File: config.mk
export PLATFORM = sky130hd
export DESIGN_NAME = emmc_bist_seq
export DESIGN_NICKNAME = d
export VERILOG_FILES = /design/src/rtl/emmc_bist_seq_pkg.sv /design/src/rtl/prbs16.sv /design/src/rtl/emmc_bist_seq.sv
export SDC_FILE = /design/constraint.sdc
export NUM_CORES = 1
export LEC_CHECK = 0
export ABC_AREA = 1
export ABC_CLOCK_PERIOD_IN_PS = 5900
export BUFFER_PORTS_ARGS = -buffer_cell sky130_fd_sc_hd__buf_4
export CELL_PAD_IN_SITES_DETAIL_PLACEMENT = 1
export CELL_PAD_IN_SITES_GLOBAL_PLACEMENT = 2
export CORE_ASPECT_RATIO = 1.1
export CORE_MARGIN = 2
export CORE_UTILIZATION = 39
export CTS_CLUSTER_SIZE = 20
export DETAILED_ROUTE_END_ITERATION = 8
export GPL_TIMING_DRIVEN = 0
export PLACE_DENSITY = 0.9
export SLEW_MARGIN = 25
export SYNTH_ARGS = -nofsm -noshare
export SYNTH_HDL_FRONTEND = slang
export SYNTH_SLANG_ARGS = --single-unit
File: constraint.sdc
create_clock -name clk_i -period 5.9 [get_ports clk_i]
set_input_delay 1.18 -clock clk_i [delete_from_list [all_inputs] [get_ports clk_i]]
set_output_delay 1.18 -clock clk_i [all_outputs]
set_load 0.02 [all_outputs]
File: src/rtl/emmc_bist_seq_pkg.sv
// Shared types and constants for the eMMC BIST sequencer: FSM states and the PRBS16 definition.
package emmc_bist_p;

  typedef enum logic [2:0] {
    StIdle,
    StWrStart,
    StWrData,
    StWrWait,
    StRdStart,
    StRdData,
    StRdWait,
    StFin
  } state_e;

  // x^16+x^14+x^13+x^11+1 in right-shift Fibonacci form: feedback from bits 0, 2, 3 and 5.
  localparam logic [15:0] Prbs16Taps  = 16'h002D;
  localparam logic [15:0] DefaultSeed = 16'hACE1;

endpackage

File: src/rtl/prbs16.sv
// PRBS16 Fibonacci LFSR with synchronous load and advance; bit_o is the current bit 0.
module prbs16
  import emmc_bist_p::*;
#(
  parameter logic [15:0] SEED = DefaultSeed
) (
  input  logic clk_i,
  input  logic arst_i,
  input  logic load_i,
  input  logic adv_i,
  output logic bit_o
);

  logic [15:0] lfsr_q, lfsr_d;

  always_comb begin
    lfsr_d = lfsr_q;
    if (load_i) begin
      lfsr_d = SEED;
    end else if (adv_i) begin
      lfsr_d = {^(lfsr_q & Prbs16Taps), lfsr_q[15:1]};
    end
  end

  always_ff @(posedge clk_i or posedge arst_i) begin
    if (arst_i) begin
      lfsr_q <= SEED;
    end else begin
      lfsr_q <= lfsr_d;
    end
  end

  assign bit_o = lfsr_q[0];

endmodule

File: src/rtl/emmc_bist_seq.sv
// eMMC BIST sequencer: writes a PRBS16 pattern, reads it back and checks it, with a watchdog.
// Optional mismatch counter port err_cnt_o is built when EMMC_BIST_ERR_CNT_EN is defined.
module emmc_bist_seq
  import emmc_bist_p::*;
#(
  parameter int unsigned BLK_CNT  = 2,
  parameter int unsigned BLK_BITS = 4096,
  parameter logic [15:0] SEED     = DefaultSeed,
  parameter int unsigned TIMEOUT  = 1048576
) (
  input  logic        clk_i,
  input  logic        arst_i,
  input  logic        go_i,
  output logic        we_o,
  output logic        start_o,
  output logic [15:0] blk_cnt_o,
  output logic        dat_o,
  input  logic        dat_i,
  input  logic        dvalid_i,
  input  logic        ready_i,
  output logic        busy_o,
  output logic        done_o,
  output logic        pass_o,
`ifdef EMMC_BIST_ERR_CNT_EN
  output logic        timeout_o,
  output logic [15:0] err_cnt_o
`else
  output logic        timeout_o
`endif
);

  localparam int unsigned TotalBits = BLK_CNT * BLK_BITS;
  localparam int unsigned BitW      = $clog2(TotalBits + 1);
  localparam int unsigned WdW       = $clog2(TIMEOUT + 1);

  state_e           state_q, state_d, state_nom;
  logic [BitW-1:0]  bit_cnt_q, bit_cnt_d;
  logic [WdW-1:0]   wd_q, wd_d;
  logic             mis_q, mis_d;
  logic             pass_q, pass_d;
  logic             to_q, to_d;
  logic             strobe, last_bit, progress, wd_expire, prbs_load, prbs_bit, go_idle;

  prbs16 #(
    .SEED (SEED)
  ) u_prbs (
    .clk_i  (clk_i),
    .arst_i (arst_i),
    .load_i (prbs_load),
    .adv_i  (strobe),
    .bit_o  (prbs_bit)
  );

  assign last_bit = (bit_cnt_q == BitW'(TotalBits - 1));
  assign go_idle  = (state_q == StIdle) && go_i;

  always_comb begin
    state_nom = state_q;
    start_o   = 1'b0;
    strobe    = 1'b0;
    unique case (state_q)
      StIdle:    if (go_i) state_nom = StWrStart;
      StWrStart: if (ready_i) begin
        start_o   = 1'b1;
        state_nom = StWrData;
      end
      StWrData:  if (dvalid_i) begin
        strobe = 1'b1;
        if (last_bit) state_nom = StWrWait;
      end
      StWrWait:  if (ready_i) state_nom = StRdStart;
      StRdStart: if (ready_i) begin
        start_o   = 1'b1;
        state_nom = StRdData;
      end
      StRdData:  if (dvalid_i) begin
        strobe = 1'b1;
        if (last_bit) state_nom = StRdWait;
      end
      StRdWait:  if (ready_i) state_nom = StFin;
      StFin:     state_nom = StIdle;
      default:   state_nom = StIdle;
    endcase

    // Watchdog is judged against the nominal next state so it never feeds back on itself.
    progress  = strobe || (state_nom != state_q);
    wd_expire = (state_q != StIdle) && !progress && (wd_q == WdW'(TIMEOUT - 1));
    state_d   = wd_expire ? StFin : state_nom;

    if (state_d == StIdle) begin
      wd_d = '0;
    end else if (progress) begin
      wd_d = WdW'(1);
    end else begin
      wd_d = wd_q + WdW'(1);
    end

    if (strobe) begin
      bit_cnt_d = last_bit ? '0 : bit_cnt_q + BitW'(1);
    end else if (state_q == StWrData || state_q == StRdData) begin
      bit_cnt_d = bit_cnt_q;
    end else begin
      bit_cnt_d = '0;
    end

    prbs_load = (state_d == StWrStart || state_d == StRdStart) && (state_d != state_q);

    mis_d = mis_q;
    if (go_idle) begin
      mis_d = 1'b0;
    end else if (state_q == StRdData && dvalid_i && (dat_i != prbs_bit)) begin
      mis_d = 1'b1;
    end

    to_d   = to_q;
    pass_d = pass_q;
    if (go_idle) to_d = 1'b0;
    if (wd_expire) begin
      to_d   = 1'b1;
      pass_d = 1'b0;
    end
    if (state_q == StFin) pass_d = !mis_q && !to_q;
  end

  always_ff @(posedge clk_i or posedge arst_i) begin
    if (arst_i) begin
      state_q   <= StIdle;
      bit_cnt_q <= '0;
      wd_q      <= '0;
      mis_q     <= 1'b0;
      pass_q    <= 1'b0;
      to_q      <= 1'b0;
    end else begin
      state_q   <= state_d;
      bit_cnt_q <= bit_cnt_d;
      wd_q      <= wd_d;
      mis_q     <= mis_d;
      pass_q    <= pass_d;
      to_q      <= to_d;
    end
  end

`ifdef EMMC_BIST_ERR_CNT_EN
  logic [15:0] err_cnt_q, err_cnt_d;

  always_comb begin
    err_cnt_d = err_cnt_q;
    if (go_idle) begin
      err_cnt_d = '0;
    end else if (state_q == StRdData && dvalid_i && (dat_i != prbs_bit) &&
                 (err_cnt_q != 16'hFFFF)) begin
      err_cnt_d = err_cnt_q + 16'd1;
    end
  end

  always_ff @(posedge clk_i or posedge arst_i) begin
    if (arst_i) begin
      err_cnt_q <= '0;
    end else begin
      err_cnt_q <= err_cnt_d;
    end
  end

  assign err_cnt_o = err_cnt_q;
`endif

  assign we_o      = (state_q == StWrStart) || (state_q == StWrData) || (state_q == StWrWait);
  assign busy_o    = (state_q != StIdle);
  assign done_o    = (state_q == StFin);
  assign pass_o    = pass_q;
  assign timeout_o = to_q;
  assign dat_o     = prbs_bit;
  assign blk_cnt_o = 16'(BLK_CNT);

endmodule

==> results.json <==
{
  "ys_top_cells_by_count": "67 x nand2_1, 53 x nor2_1, 49 x dfrtp_1",
  "internal_power_uw": 899.2,
  "clockBufferDepth": 2,
  "synth-edff-count": 0,
  "relSlewSlack": 0.6465,
  "overflow": 0,
  "cts_buffers": 9,
  "syn_inst": 363,
  "finalHoldViolations": 0,
  "fin_worst_skew_ns": 0.007111,
  "final.fill_count": 995,
  "wl_mm": 6.826,
  "syn_to_final_growth_pct": 16.71,
  "clk_pin_slew_ns": 0.07,
  "finalCriticalPeriod_ns": 2.977,
  "yosys_register_bits": 57,
  "synth_area_leaders": "dfrtp_1 40%, nand2_1 8.1%, dfstp_2 6.8%, nor2_1 6.4%, xor2_1 4.8%",
  "switchingPower_uw": 614.8,
  "cts-root-buf": "clkbuf_8",
  "yosysTopAreaCellShare": 0.3956,
  "die_area_um2": 8677,
  "fin_crit_sh": 0.5046,
  "io_buffers": 12,
  "cts_setup_buffers": 0,
  "seq_power_share": 0.341,
  "place_hpwl_mm": 5.000,
  "async_reset_ff_frac": 1.000,
  "hold_class": "reg -> reg",
  "cts_tree": "yes",
  "drtIter0Drc": 57,
  "power_frac_comb": 0.395,
  "reg2regPathDepth": 12,
  "rr_startpoint": "state_q[0]$_DFF_PP0_",
  "ant_nets": 0,
  "rsz0062_at_grt": "false",
  "grt_use_total": 0.1752,
  "nNetsFinal": 409,
  "cts-htree-levels": 3,
  "worst_setup_path_start_kind": "input pin",
  "drcViolationCount": 0,
  "syn_avg_cell_area_um2": 8.538,
  "syn_area_um2": 3099,
  "setup_viol": 0,
  "grt_pass1_wl_mm": 11.85,
  "start_util": 0.3959,
  "die_h_um": 97.50,
  "reg2reg_to": "u_prbs.lfsr_q[10]$_DFFE_PP1P_",
  "synth_warnings": 0,
  "critPathMaxFanout": 2,
  "holdWs_ns": 0.4885,
  "detail_route.wl_per_cell_um": 13.28,
  "dr.pass1.iters": 4,
  "crit_required_ns": 4.72,
  "clkPwrFrac": 0.264,
  "place_ws_ns": 2.936,
  "post_cts_resized": 0,
  "end_kind": "output pin",
  "pin_count": 29,
  "core_um2": 7828,
  "die_x_um": 89.00,
  "yosysSeqAreaShare": 0.4635,
  "r2r_setup_slack_ns": 3.50,
  "std_cell_rows": 34,
  "slew_viol_final": 0,
  "p_sw_frac": 0.4061,
  "vias": 2387,
  "tns_ns": 0,
  "worstSkewPairLatency_ns": 0.35,
  "cts-hold-fix-buffers": 0,
  "critPathKind": "in -> out",
  "gp_congestion": 0.7754,
  "first_global_vias": 2600,
  "worstHoldPathCells": 1,
  "antenna_found_initial": 0,
  "fmax_ghz": 0.3359,
  "layout_setup_ws_ns": 2.923,
  "finalPower_uw": 1514,
  "drive_above_1_share": 0.1749,
  "p_leak_uw": 0.001589,
  "post_synth_num_cell_types": 36,
  "hold_start": "mis_q$_DFFE_PP0P_",
  "vias_per_cell": 4.644,
  "dp.cells": 498,
  "synth_top_area_cell": "dfrtp_1",
  "hold-path-endpoint": "pass_o$_DFFE_PP0P_",
  "diodes": 0,
  "maxCapViolations": 0,
  "synthMostInstantiatedCell": "nand2_1",
  "cp.arrival_ns": 1.80,
  "grt_max_degree": 44,
  "clock-sinks": 57,
  "stdcell_count": 514,
  "powerDensity_nw_per_um2": 418.5,
  "ys.flop_type": "dfrtp_1",
  "status": "completed",
  "max-vdd-ir-drop_mv": 0.1917,
  "tightestPinTransition_ns": 0.5283
}
[per-stage QoR]
step             util  instance area (um2)
6_report       0.4621                 3617
2_1_floorplan       -                 3152
5_1_grt        0.4621                 3617
3_5_place_dp   0.4353                 3407
3_3_place_gp   0.4314                 3377
4_1_cts        0.4621                 3617
[critical path: stages]
cell and delay (ns):
buf_4 0.10, nand3_1 0.10, o22ai_1 0.24, buf_4 0.19
[final cells by class]
cell class / instances / area [um2] / area share
well taps: 108 / 135.1 / 0.03736
multi-input cells: 261 / 1431 / 0.3957
inverters: 38 / 145.1 / 0.04012
clock inverters: 6 / 82.58 / 0.02283
repair buffers: 13 / 117.6 / 0.03251
flip-flops and latches: 57 / 1436 / 0.3971
plain buffers: 21 / 141.4 / 0.03909
clock buffers: 10 / 127.6 / 0.03528
[cell usage in the layout (no fill, tap or decap), types with 2 or more instances in the layout]
cell type / n
nand2_1: 67
nor2_1: 53
dfrtp_1: 49
inv_1: 34
buf_4: 28
a21oi_1: 18
xor2_1: 17
conb_1: 16
nand3_1: 14
o21ai_0: 13
nand4_1: 10
xnor2_1: 10
mux2i_1: 9
clkbuf_8: 9
dfstp_2: 8
o22ai_1: 7
nor3_1: 4
clkbuf_1: 4
inv_2: 3
nor2_4: 3
clkinv_2: 3
nor2_8: 2
nor2_2: 2
buf_2: 2
o32ai_1: 2
ha_1: 2
bufinv_16: 2
[state kept, by name, summed over array words and instances (netlist names)]
register / flops
wd_q: 21
u_prbs.lfsr_q: 16
bit_cnt_q: 14
state_q: 3
mis_q: 1
pass_o: 1
timeout_o: 1
[power groups by stage]
stage               registers [uW]  logic [uW]  clock network, uW
finish                         517         598                399
global route                   527         676                427
CTS                            518         615                411
detailed placement             525         607                  0
global placement               522         591                  0
floorplan                      517         446                  0
[cell families (layout without fill, tap and decap cells)]
kind of cell | after synthesis | after routing | synth area share
DFF | 57 | 57 | 0.4635
buffers and inverters | 59 | 88 | 0.09165
xor gates and xnor gates | 27 | 27 | 0.07630
and+or+nand+nor | 161 | 161 | 0.2422
other | 2 | 16 | 0.002423
AOI/OAI and AO/OA | 46 | 46 | 0.08680
muxes | 9 | 9 | 0.02907
adders and majority gates | 2 | 2 | 0.008073
[worst max path at each step]
| stage | slack (ns) | from | depth (start not counted) | to |
|---|---|---|---|---|
| 2_1_floorplan | 3.09 | ready_i | 2 | start_o |
| 3_3_place_gp | 2.50 | arst_i | 2 | bit_cnt_q[5]$_DFFE_PP0P_ |
| 3_5_place_dp | 2.94 | ready_i | 4 | start_o |
| 4_1_cts | 2.93 | ready_i | 4 | start_o |
| 5_1_grt | 2.89 | ready_i | 4 | start_o |
| 6_report | 2.92 | ready_i | 4 | start_o |
[routing by layer]
layer	vias up	share of wire	global-route usage
met2	18	0.52	0.2956
met3	11	0.024	0.03738
met1	1137	0.44	0.2173
met4	0	0.016	0.06200
li1	1221	-	-
met5	-	0	0
Power figures use the tool's default switching activity.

Exercise goal: Reply with nothing but a number: how many lines of the entries above contain the string "StWrStart"?

Finished task: 5